Bitworking - theories of software development

by Joe Gregorio

The Well-Formed Web

2002-10-01T23:46:12-04:00:00

Over a month ago Paul Ford published a great essay entitled How Google beat Amazon and Ebay to the Semantic Web. After reading it the first time I thought it was a great introduction to the Semantic Web, an idea I had been trying to wrap my head around even since encountering RDF as it is baked into RSS 1.0. I had seen the light and bought into the promise of the Semantic Web.

Time passes...

With Dave Winer's floating of the idea of RSS 2.0 discussions ensue about the RDF in RSS 1.0. After spending some time badgering poor Bill Kearney for a concrete benefit of having RDF in RSS 1.0 and not getting a really satisfactory answer I went back and read Paul Ford's essay again. I wanted to get that old religious feeling back again. It didn't work. The magic was gone.

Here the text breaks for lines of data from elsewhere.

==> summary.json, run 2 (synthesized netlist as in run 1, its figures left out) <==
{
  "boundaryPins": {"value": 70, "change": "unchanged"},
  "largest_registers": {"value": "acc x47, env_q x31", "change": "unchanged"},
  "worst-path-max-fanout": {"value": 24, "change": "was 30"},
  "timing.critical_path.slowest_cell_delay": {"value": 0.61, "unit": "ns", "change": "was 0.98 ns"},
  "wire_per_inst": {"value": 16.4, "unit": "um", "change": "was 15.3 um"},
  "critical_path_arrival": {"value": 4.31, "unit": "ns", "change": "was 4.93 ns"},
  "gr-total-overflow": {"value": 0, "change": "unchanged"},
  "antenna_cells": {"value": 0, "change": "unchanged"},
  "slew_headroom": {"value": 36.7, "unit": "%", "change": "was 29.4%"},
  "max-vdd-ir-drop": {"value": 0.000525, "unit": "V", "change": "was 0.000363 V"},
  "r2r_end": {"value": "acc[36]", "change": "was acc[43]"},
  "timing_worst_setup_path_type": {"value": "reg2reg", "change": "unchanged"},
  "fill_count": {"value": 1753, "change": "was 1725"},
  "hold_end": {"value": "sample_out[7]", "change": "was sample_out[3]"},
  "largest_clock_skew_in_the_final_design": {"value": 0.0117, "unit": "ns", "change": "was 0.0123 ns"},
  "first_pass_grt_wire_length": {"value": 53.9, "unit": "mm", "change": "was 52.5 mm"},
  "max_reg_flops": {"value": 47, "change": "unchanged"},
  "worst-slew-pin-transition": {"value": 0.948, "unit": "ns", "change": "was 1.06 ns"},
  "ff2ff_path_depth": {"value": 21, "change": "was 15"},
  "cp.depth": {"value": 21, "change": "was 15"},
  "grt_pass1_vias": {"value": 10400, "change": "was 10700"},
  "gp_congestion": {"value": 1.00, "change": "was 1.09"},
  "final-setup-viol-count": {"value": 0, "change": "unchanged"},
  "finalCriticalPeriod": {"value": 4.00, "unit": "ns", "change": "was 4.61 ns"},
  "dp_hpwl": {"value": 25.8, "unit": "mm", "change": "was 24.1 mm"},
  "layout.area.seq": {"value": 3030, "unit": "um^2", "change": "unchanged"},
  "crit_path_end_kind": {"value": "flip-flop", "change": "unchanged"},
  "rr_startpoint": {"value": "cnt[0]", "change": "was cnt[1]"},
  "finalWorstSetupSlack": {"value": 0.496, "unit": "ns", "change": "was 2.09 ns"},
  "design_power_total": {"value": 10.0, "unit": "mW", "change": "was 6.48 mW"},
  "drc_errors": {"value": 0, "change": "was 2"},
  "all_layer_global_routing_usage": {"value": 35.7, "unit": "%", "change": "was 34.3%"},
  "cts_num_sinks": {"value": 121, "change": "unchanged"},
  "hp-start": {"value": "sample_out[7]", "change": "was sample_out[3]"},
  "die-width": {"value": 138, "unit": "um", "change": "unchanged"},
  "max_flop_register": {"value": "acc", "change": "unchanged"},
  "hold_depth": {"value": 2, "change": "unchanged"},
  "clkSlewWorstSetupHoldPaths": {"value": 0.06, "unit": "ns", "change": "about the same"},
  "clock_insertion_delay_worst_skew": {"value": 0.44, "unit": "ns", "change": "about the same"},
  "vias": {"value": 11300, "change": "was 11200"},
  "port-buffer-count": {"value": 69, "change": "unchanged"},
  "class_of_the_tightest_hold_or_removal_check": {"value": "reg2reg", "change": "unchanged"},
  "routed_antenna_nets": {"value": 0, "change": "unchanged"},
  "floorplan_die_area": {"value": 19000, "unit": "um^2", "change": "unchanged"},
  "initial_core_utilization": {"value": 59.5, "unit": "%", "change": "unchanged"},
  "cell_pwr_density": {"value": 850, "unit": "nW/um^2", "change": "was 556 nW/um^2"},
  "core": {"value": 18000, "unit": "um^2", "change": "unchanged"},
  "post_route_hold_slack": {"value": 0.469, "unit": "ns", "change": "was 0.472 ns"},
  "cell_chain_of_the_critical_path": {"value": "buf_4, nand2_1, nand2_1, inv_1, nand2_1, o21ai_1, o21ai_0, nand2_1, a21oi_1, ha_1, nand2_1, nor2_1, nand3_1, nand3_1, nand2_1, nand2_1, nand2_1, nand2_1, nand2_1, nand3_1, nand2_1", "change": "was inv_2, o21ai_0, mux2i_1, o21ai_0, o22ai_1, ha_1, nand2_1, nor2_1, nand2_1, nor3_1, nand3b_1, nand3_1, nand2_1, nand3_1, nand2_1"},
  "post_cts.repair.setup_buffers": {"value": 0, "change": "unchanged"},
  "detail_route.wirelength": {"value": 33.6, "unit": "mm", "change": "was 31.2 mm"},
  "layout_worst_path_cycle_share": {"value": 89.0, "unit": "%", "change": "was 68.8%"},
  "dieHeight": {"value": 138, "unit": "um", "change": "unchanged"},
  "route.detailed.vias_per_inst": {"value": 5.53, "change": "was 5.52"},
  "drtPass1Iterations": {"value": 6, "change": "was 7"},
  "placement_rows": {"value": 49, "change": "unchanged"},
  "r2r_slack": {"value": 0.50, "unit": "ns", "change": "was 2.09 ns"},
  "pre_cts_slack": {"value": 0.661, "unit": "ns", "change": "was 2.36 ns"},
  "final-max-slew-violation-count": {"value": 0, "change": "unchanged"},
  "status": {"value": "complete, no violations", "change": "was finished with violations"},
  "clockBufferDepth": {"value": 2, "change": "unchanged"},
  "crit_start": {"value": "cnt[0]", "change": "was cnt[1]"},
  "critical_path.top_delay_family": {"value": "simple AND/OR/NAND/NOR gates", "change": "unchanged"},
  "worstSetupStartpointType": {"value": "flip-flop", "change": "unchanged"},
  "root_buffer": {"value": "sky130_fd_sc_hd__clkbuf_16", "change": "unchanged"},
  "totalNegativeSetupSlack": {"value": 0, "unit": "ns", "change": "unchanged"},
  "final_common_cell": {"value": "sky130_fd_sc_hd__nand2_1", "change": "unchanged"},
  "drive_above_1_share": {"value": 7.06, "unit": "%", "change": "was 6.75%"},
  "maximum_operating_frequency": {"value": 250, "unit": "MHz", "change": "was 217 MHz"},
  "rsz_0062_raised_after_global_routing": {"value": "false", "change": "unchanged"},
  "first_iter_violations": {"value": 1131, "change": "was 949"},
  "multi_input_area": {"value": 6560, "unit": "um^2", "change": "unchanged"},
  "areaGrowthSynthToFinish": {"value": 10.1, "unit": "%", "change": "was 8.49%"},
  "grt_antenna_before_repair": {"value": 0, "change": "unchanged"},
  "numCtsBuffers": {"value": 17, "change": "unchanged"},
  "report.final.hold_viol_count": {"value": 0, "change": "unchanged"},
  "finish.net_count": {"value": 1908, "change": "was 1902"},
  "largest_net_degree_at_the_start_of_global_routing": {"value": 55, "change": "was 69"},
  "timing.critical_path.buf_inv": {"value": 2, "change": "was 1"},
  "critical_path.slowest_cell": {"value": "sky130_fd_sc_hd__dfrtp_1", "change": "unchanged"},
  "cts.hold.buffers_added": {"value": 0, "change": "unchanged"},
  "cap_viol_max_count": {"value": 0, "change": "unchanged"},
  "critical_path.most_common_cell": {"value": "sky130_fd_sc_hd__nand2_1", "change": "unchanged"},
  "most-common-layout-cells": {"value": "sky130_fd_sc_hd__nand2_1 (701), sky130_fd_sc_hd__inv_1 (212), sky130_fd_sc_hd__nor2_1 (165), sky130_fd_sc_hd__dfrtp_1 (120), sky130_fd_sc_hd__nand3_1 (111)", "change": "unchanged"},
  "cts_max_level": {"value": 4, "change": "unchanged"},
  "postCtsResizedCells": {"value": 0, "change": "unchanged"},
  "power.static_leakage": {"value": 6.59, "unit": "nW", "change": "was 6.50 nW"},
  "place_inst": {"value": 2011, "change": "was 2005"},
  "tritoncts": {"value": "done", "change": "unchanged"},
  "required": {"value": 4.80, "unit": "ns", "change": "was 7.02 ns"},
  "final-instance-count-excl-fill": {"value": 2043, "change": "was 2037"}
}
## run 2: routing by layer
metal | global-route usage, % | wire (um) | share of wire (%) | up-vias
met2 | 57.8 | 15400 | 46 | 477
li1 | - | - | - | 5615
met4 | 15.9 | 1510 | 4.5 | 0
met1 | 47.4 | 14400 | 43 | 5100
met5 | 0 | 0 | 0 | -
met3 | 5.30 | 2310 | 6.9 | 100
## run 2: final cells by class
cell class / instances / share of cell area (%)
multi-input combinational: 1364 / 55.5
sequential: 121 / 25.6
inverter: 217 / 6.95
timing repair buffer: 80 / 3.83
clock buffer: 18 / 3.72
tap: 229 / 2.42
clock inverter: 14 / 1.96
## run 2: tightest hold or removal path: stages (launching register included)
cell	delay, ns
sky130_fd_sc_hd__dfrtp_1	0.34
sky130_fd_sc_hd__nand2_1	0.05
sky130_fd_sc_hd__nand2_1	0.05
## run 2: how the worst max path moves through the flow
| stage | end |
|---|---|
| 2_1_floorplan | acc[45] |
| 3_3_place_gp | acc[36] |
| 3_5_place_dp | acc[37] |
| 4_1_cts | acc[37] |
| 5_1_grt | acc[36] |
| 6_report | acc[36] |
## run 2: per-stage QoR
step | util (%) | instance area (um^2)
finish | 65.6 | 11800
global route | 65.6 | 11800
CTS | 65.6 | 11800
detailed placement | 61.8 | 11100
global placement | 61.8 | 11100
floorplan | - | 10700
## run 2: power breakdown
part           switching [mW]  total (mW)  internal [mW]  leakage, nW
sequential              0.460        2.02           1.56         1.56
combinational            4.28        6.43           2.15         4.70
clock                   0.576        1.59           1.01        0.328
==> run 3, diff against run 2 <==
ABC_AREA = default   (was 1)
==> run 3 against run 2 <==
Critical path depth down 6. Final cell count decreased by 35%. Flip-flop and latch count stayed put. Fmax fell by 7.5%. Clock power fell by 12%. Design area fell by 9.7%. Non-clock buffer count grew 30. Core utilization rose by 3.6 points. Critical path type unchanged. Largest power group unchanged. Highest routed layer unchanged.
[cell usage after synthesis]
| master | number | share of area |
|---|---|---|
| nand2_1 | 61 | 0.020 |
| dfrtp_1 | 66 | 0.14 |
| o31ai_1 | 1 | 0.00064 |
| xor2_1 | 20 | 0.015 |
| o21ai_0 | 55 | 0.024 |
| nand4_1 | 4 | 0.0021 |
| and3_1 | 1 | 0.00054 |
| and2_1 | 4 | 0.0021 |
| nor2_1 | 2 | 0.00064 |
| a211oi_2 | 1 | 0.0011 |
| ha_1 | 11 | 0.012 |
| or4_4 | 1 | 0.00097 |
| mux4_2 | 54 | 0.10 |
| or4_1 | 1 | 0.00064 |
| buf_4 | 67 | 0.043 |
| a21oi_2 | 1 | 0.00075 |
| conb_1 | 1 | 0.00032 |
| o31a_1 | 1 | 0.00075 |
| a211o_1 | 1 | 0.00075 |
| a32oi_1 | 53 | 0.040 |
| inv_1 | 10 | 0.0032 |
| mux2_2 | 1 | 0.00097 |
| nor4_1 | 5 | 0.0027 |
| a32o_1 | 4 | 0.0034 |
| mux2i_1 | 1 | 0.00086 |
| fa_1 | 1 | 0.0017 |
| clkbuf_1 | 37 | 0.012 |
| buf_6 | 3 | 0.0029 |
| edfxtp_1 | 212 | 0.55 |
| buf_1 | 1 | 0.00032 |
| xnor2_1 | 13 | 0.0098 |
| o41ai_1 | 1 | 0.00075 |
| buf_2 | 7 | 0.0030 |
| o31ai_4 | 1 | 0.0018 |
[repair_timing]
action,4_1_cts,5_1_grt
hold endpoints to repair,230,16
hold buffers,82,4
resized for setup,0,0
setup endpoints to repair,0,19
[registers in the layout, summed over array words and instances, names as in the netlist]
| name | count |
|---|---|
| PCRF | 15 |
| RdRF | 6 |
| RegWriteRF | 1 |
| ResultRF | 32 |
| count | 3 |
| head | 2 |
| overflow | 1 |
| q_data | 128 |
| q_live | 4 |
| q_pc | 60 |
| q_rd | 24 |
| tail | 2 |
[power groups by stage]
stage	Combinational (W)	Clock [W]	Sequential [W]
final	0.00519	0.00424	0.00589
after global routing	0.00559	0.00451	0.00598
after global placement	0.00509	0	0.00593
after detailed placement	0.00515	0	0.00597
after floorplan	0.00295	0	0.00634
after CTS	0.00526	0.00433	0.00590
`src/rtl/vector_order_deser.sv`:
```
// Serial-to-parallel word assembler (MSB- or LSB-first per word) feeding a DEPTH-entry output FIFO.
// out_valid rises one cycle after the completing bit; only the completing bit stalls when the FIFO is full.
module vector_order_deser #(
    parameter int WIDTH = 4,
    parameter int DEPTH = 2
) (
    input  logic                         clk,
    input  logic                         rst,
    input  logic                         sin_valid,
    input  logic                         sin_bit,
    output logic                         sin_ready,
    input  logic                         msb_first,
    input  logic                         flush,
    output logic                         out_valid,
    input  logic                         out_ready,
    output logic [WIDTH-1:0]             out_data,
    output logic [$clog2(WIDTH)-1:0]     bit_cnt,
    output logic [$clog2(DEPTH+1)-1:0]   fifo_cnt
);
    localparam int CW = $clog2(WIDTH);
    localparam int FW = $clog2(DEPTH + 1);
    localparam int PW = (DEPTH > 1) ? $clog2(DEPTH) : 1;

    localparam logic [CW-1:0] LAST_BIT = CW'(WIDTH - 1);
    localparam logic [FW-1:0] FULL_CNT = FW'(DEPTH);
    localparam logic [PW-1:0] LAST_PTR = PW'(DEPTH - 1);

    typedef enum logic {S_IDLE, S_COLLECT} state_t;

    state_t             state_q, state_d;
    logic [CW-1:0]      bit_cnt_q, bit_cnt_d;
    logic [WIDTH-1:0]   shreg_q, shreg_d;
    logic               order_q, order_d;
    logic [PW-1:0]      wr_ptr_q, wr_ptr_d;
    logic [PW-1:0]      rd_ptr_q, rd_ptr_d;
    logic [FW-1:0]      cnt_q, cnt_d;
    logic               valid_q, valid_d;
    logic [WIDTH-1:0]   head_q, head_d;
    logic [WIDTH-1:0]   mem_q [DEPTH];

    logic               accept;
    logic               push;
    logic               pop;
    logic               eff_order;
    logic [CW-1:0]      pos;
    logic [WIDTH-1:0]   word;

    function automatic logic [PW-1:0] ptr_inc(input logic [PW-1:0] p);
        return (p == LAST_PTR) ? '0 : p + PW'(1);
    endfunction

    always_comb begin
        sin_ready = !((bit_cnt_q == LAST_BIT) && (cnt_q == FULL_CNT)) && !flush;
        accept    = sin_valid && sin_ready;
        push      = accept && (bit_cnt_q == LAST_BIT);
        pop       = valid_q && out_ready;
        // The order is only open to change on the first bit of a word.
        eff_order = (state_q == S_IDLE) ? msb_first : order_q;
        pos       = eff_order ? (LAST_BIT - bit_cnt_q) : bit_cnt_q;
        word      = shreg_q;
        word[pos] = sin_bit;
    end

    always_comb begin
        state_d   = state_q;
        bit_cnt_d = bit_cnt_q;
        shreg_d   = shreg_q;
        order_d   = order_q;
        if (flush) begin
            state_d   = S_IDLE;
            bit_cnt_d = '0;
            shreg_d   = '0;
        end else if (accept) begin
            order_d = eff_order;
            if (push) begin
                state_d   = S_IDLE;
                bit_cnt_d = '0;
                shreg_d   = '0;
            end else begin
                state_d   = S_COLLECT;
                bit_cnt_d = bit_cnt_q + CW'(1);
                shreg_d   = word;
            end
        end
    end

    always_comb begin
        wr_ptr_d = push ? ptr_inc(wr_ptr_q) : wr_ptr_q;
        rd_ptr_d = pop  ? ptr_inc(rd_ptr_q) : rd_ptr_q;
        cnt_d    = cnt_q;
        if (push && !pop) begin
            cnt_d = cnt_q + FW'(1);
        end else if (pop && !push) begin
            cnt_d = cnt_q - FW'(1);
        end
        valid_d = (cnt_d != '0);
        head_d  = head_q;
        // Head is registered so out_data keeps the last word once the FIFO drains.
        if (cnt_d != '0) begin
            head_d = (push && (rd_ptr_d == wr_ptr_q)) ? word : mem_q[rd_ptr_d];
        end
    end

    always_ff @(posedge clk or posedge rst) begin
        if (rst) begin
            state_q   <= S_IDLE;
            bit_cnt_q <= '0;
            shreg_q   <= '0;
            order_q   <= 1'b1;
            wr_ptr_q  <= '0;
            rd_ptr_q  <= '0;
            cnt_q     <= '0;
            valid_q   <= 1'b0;
            head_q    <= '0;
            for (int i = 0; i < DEPTH; i++) begin
                mem_q[i] <= '0;
            end
        end else begin
            state_q   <= state_d;
            bit_cnt_q <= bit_cnt_d;
            shreg_q   <= shreg_d;
            order_q   <= order_d;
            wr_ptr_q  <= wr_ptr_d;
            rd_ptr_q  <= rd_ptr_d;
            cnt_q     <= cnt_d;
            valid_q   <= valid_d;
            head_q    <= head_d;
            if (push) begin
                mem_q[wr_ptr_q] <= word;
            end
        end
    end

    assign out_valid = valid_q;
    assign out_data  = head_q;
    assign bit_cnt   = bit_cnt_q;
    assign fifo_cnt  = cnt_q;

endmodule
```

Jump back to a month ago, Mark Pilgrim and I were having a discussion about news aggregators accepting non-well-formed XML. Well-formed is a strictly defined term in the XML specification. It is a series of constraints a file must pass before it can be considered XML. Failing to meet any of the constraints means the file is not an XML file. It is the minimum threshhold for XML and an important measure because it means that the XML file can be loaded into any number of XML tools or libraries and manipulated programatically.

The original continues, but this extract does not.